Stored data:
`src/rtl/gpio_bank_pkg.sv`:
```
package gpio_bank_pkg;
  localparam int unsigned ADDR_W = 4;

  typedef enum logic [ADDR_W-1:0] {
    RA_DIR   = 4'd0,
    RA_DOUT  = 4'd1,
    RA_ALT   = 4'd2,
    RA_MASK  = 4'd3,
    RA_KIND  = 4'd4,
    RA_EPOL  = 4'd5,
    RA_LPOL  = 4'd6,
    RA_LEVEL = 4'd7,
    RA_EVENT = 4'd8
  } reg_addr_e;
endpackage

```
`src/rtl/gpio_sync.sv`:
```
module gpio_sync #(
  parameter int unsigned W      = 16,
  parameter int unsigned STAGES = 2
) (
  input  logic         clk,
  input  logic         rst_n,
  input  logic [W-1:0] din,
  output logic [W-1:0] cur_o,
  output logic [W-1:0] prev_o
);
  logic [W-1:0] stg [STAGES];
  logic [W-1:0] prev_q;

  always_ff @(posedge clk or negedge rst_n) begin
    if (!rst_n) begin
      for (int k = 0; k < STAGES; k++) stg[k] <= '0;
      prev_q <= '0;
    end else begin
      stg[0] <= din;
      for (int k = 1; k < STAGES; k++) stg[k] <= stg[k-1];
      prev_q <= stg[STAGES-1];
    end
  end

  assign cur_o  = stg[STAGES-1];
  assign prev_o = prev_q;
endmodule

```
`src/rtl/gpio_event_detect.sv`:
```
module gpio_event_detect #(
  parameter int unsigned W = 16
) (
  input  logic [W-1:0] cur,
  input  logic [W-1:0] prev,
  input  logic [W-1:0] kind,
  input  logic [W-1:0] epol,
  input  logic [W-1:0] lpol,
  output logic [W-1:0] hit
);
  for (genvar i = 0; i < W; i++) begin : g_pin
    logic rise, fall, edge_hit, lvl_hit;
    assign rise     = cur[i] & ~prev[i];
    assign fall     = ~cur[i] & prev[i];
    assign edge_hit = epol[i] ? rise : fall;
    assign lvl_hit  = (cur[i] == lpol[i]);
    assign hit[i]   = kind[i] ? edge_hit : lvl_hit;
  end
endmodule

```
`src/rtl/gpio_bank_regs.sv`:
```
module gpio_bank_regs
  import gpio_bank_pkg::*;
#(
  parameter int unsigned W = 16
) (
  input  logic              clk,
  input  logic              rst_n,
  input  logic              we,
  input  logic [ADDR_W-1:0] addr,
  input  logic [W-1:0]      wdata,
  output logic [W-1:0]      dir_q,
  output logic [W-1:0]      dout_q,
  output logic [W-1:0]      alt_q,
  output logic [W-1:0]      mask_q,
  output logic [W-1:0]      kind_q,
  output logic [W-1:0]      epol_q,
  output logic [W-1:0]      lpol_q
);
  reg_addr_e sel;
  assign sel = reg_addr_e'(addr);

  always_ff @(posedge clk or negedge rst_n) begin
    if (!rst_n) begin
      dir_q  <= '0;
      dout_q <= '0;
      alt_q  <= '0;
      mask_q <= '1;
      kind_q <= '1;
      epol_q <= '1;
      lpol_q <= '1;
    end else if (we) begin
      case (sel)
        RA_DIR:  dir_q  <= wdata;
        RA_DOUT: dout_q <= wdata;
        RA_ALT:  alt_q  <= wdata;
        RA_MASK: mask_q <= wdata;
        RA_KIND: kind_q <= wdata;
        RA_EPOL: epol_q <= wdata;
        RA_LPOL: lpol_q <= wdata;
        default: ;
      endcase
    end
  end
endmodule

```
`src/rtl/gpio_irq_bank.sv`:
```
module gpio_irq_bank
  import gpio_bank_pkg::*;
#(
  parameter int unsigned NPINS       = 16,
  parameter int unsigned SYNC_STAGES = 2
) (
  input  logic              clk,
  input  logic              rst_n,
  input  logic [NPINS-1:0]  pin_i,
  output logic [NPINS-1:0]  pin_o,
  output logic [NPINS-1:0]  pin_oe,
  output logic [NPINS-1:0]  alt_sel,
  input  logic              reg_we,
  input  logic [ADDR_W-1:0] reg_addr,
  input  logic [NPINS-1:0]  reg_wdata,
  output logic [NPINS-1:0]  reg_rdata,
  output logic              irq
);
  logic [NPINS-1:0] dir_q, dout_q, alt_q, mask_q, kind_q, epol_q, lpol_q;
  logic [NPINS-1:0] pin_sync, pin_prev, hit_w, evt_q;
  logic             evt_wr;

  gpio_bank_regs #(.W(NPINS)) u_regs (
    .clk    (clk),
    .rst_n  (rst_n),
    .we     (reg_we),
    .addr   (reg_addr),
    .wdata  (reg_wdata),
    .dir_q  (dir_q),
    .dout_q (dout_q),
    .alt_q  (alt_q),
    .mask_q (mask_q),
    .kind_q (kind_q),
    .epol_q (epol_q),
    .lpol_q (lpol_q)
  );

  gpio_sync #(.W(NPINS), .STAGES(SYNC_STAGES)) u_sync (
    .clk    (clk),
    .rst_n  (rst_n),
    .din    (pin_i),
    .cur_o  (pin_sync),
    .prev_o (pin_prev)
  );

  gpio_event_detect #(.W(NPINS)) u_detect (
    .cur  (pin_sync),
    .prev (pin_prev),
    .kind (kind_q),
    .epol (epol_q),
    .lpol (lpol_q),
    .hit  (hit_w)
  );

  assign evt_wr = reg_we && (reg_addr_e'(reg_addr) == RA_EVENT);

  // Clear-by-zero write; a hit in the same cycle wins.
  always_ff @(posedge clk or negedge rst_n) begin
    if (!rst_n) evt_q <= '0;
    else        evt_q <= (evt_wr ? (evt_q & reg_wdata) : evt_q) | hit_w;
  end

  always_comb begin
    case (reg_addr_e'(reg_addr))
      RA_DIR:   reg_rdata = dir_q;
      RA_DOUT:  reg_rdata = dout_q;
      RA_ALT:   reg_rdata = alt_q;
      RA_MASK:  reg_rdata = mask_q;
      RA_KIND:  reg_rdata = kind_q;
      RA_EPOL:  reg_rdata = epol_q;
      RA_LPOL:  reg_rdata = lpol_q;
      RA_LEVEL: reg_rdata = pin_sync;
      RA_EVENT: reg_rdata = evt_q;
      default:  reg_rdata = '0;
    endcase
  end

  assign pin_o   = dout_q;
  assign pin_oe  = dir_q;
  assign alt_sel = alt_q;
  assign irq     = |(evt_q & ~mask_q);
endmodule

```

### EXERCISE INSTRUCTIONS
Without any change, reproduce the data in full.

### THE ANSWER
`src/rtl/gpio_bank_pkg.sv`:
```
package gpio_bank_pkg;
  localparam int unsigned ADDR_W = 4;

  typedef enum logic [ADDR_W-1:0] {
    RA_DIR   = 4'd0,
    RA_DOUT  = 4'd1,
    RA_ALT   = 4'd2,
    RA_MASK  = 4'd3,
    RA_KIND  = 4'd4,
    RA_EPOL  = 4'd5,
    RA_LPOL  = 4'd6,
    RA_LEVEL = 4'd7,
    RA_EVENT = 4'd8
  } reg_addr_e;
endpackage

```
`src/rtl/gpio_sync.sv`:
```
module gpio_sync #(
  parameter int unsigned W      = 16,
  parameter int unsigned STAGES = 2
) (
  input  logic         clk,
  input  logic         rst_n,
  input  logic [W-1:0] din,
  output logic [W-1:0] cur_o,
  output logic [W-1:0] prev_o
);
  logic [W-1:0] stg [STAGES];
  logic [W-1:0] prev_q;

  always_ff @(posedge clk or negedge rst_n) begin
    if (!rst_n) begin
      for (int k = 0; k < STAGES; k++) stg[k] <= '0;
      prev_q <= '0;
    end else begin
      stg[0] <= din;
      for (int k = 1; k < STAGES; k++) stg[k] <= stg[k-1];
      prev_q <= stg[STAGES-1];
    end
  end

  assign cur_o  = stg[STAGES-1];
  assign prev_o = prev_q;
endmodule

```
`src/rtl/gpio_event_detect.sv`:
```
module gpio_event_detect #(
  parameter int unsigned W = 16
) (
  input  logic [W-1:0] cur,
  input  logic [W-1:0] prev,
  input  logic [W-1:0] kind,
  input  logic [W-1:0] epol,
  input  logic [W-1:0] lpol,
  output logic [W-1:0] hit
);
  for (genvar i = 0; i < W; i++) begin : g_pin
    logic rise, fall, edge_hit, lvl_hit;
    assign rise     = cur[i] & ~prev[i];
    assign fall     = ~cur[i] & prev[i];
    assign edge_hit = epol[i] ? rise : fall;
    assign lvl_hit  = (cur[i] == lpol[i]);
    assign hit[i]   = kind[i] ? edge_hit : lvl_hit;
  end
endmodule

```
`src/rtl/gpio_bank_regs.sv`:
```
module gpio_bank_regs
  import gpio_bank_pkg::*;
#(
  parameter int unsigned W = 16
) (
  input  logic              clk,
  input  logic              rst_n,
  input  logic              we,
  input  logic [ADDR_W-1:0] addr,
  input  logic [W-1:0]      wdata,
  output logic [W-1:0]      dir_q,
  output logic [W-1:0]      dout_q,
  output logic [W-1:0]      alt_q,
  output logic [W-1:0]      mask_q,
  output logic [W-1:0]      kind_q,
  output logic [W-1:0]      epol_q,
  output logic [W-1:0]      lpol_q
);
  reg_addr_e sel;
  assign sel = reg_addr_e'(addr);

  always_ff @(posedge clk or negedge rst_n) begin
    if (!rst_n) begin
      dir_q  <= '0;
      dout_q <= '0;
      alt_q  <= '0;
      mask_q <= '1;
      kind_q <= '1;
      epol_q <= '1;
      lpol_q <= '1;
    end else if (we) begin
      case (sel)
        RA_DIR:  dir_q  <= wdata;
        RA_DOUT: dout_q <= wdata;
        RA_ALT:  alt_q  <= wdata;
        RA_MASK: mask_q <= wdata;
        RA_KIND: kind_q <= wdata;
        RA_EPOL: epol_q <= wdata;
        RA_LPOL: lpol_q <= wdata;
        default: ;
      endcase
    end
  end
endmodule

```
`src/rtl/gpio_irq_bank.sv`:
```
module gpio_irq_bank
  import gpio_bank_pkg::*;
#(
  parameter int unsigned NPINS       = 16,
  parameter int unsigned SYNC_STAGES = 2
) (
  input  logic              clk,
  input  logic              rst_n,
  input  logic [NPINS-1:0]  pin_i,
  output logic [NPINS-1:0]  pin_o,
  output logic [NPINS-1:0]  pin_oe,
  output logic [NPINS-1:0]  alt_sel,
  input  logic              reg_we,
  input  logic [ADDR_W-1:0] reg_addr,
  input  logic [NPINS-1:0]  reg_wdata,
  output logic [NPINS-1:0]  reg_rdata,
  output logic              irq
);
  logic [NPINS-1:0] dir_q, dout_q, alt_q, mask_q, kind_q, epol_q, lpol_q;
  logic [NPINS-1:0] pin_sync, pin_prev, hit_w, evt_q;
  logic             evt_wr;

  gpio_bank_regs #(.W(NPINS)) u_regs (
    .clk    (clk),
    .rst_n  (rst_n),
    .we     (reg_we),
    .addr   (reg_addr),
    .wdata  (reg_wdata),
    .dir_q  (dir_q),
    .dout_q (dout_q),
    .alt_q  (alt_q),
    .mask_q (mask_q),
    .kind_q (kind_q),
    .epol_q (epol_q),
    .lpol_q (lpol_q)
  );

  gpio_sync #(.W(NPINS), .STAGES(SYNC_STAGES)) u_sync (
    .clk    (clk),
    .rst_n  (rst_n),
    .din    (pin_i),
    .cur_o  (pin_sync),
    .prev_o (pin_prev)
  );

  gpio_event_detect #(.W(NPINS)) u_detect (
    .cur  (pin_sync),
    .prev (pin_prev),
    .kind (kind_q),
    .epol (epol_q),
    .lpol (lpol_q),
    .hit  (hit_w)
  );

  assign evt_wr = reg_we && (reg_addr_e'(reg_addr) == RA_EVENT);

  // Clear-by-zero write; a hit in the same cycle wins.
  always_ff @(posedge clk or negedge rst_n) begin
    if (!rst_n) evt_q <= '0;
    else        evt_q <= (evt_wr ? (evt_q & reg_wdata) : evt_q) | hit_w;
  end

  always_comb begin
    case (reg_addr_e'(reg_addr))
      RA_DIR:   reg_rdata = dir_q;
      RA_DOUT:  reg_rdata = dout_q;
      RA_ALT:   reg_rdata = alt_q;
      RA_MASK:  reg_rdata = mask_q;
      RA_KIND:  reg_rdata = kind_q;
      RA_EPOL:  reg_rdata = epol_q;
      RA_LPOL:  reg_rdata = lpol_q;
      RA_LEVEL: reg_rdata = pin_sync;
      RA_EVENT: reg_rdata = evt_q;
      default:  reg_rdata = '0;
    endcase
  end

  assign pin_o   = dout_q;
  assign pin_oe  = dir_q;
  assign alt_sel = alt_q;
  assign irq     = |(evt_q & ~mask_q);
endmodule

```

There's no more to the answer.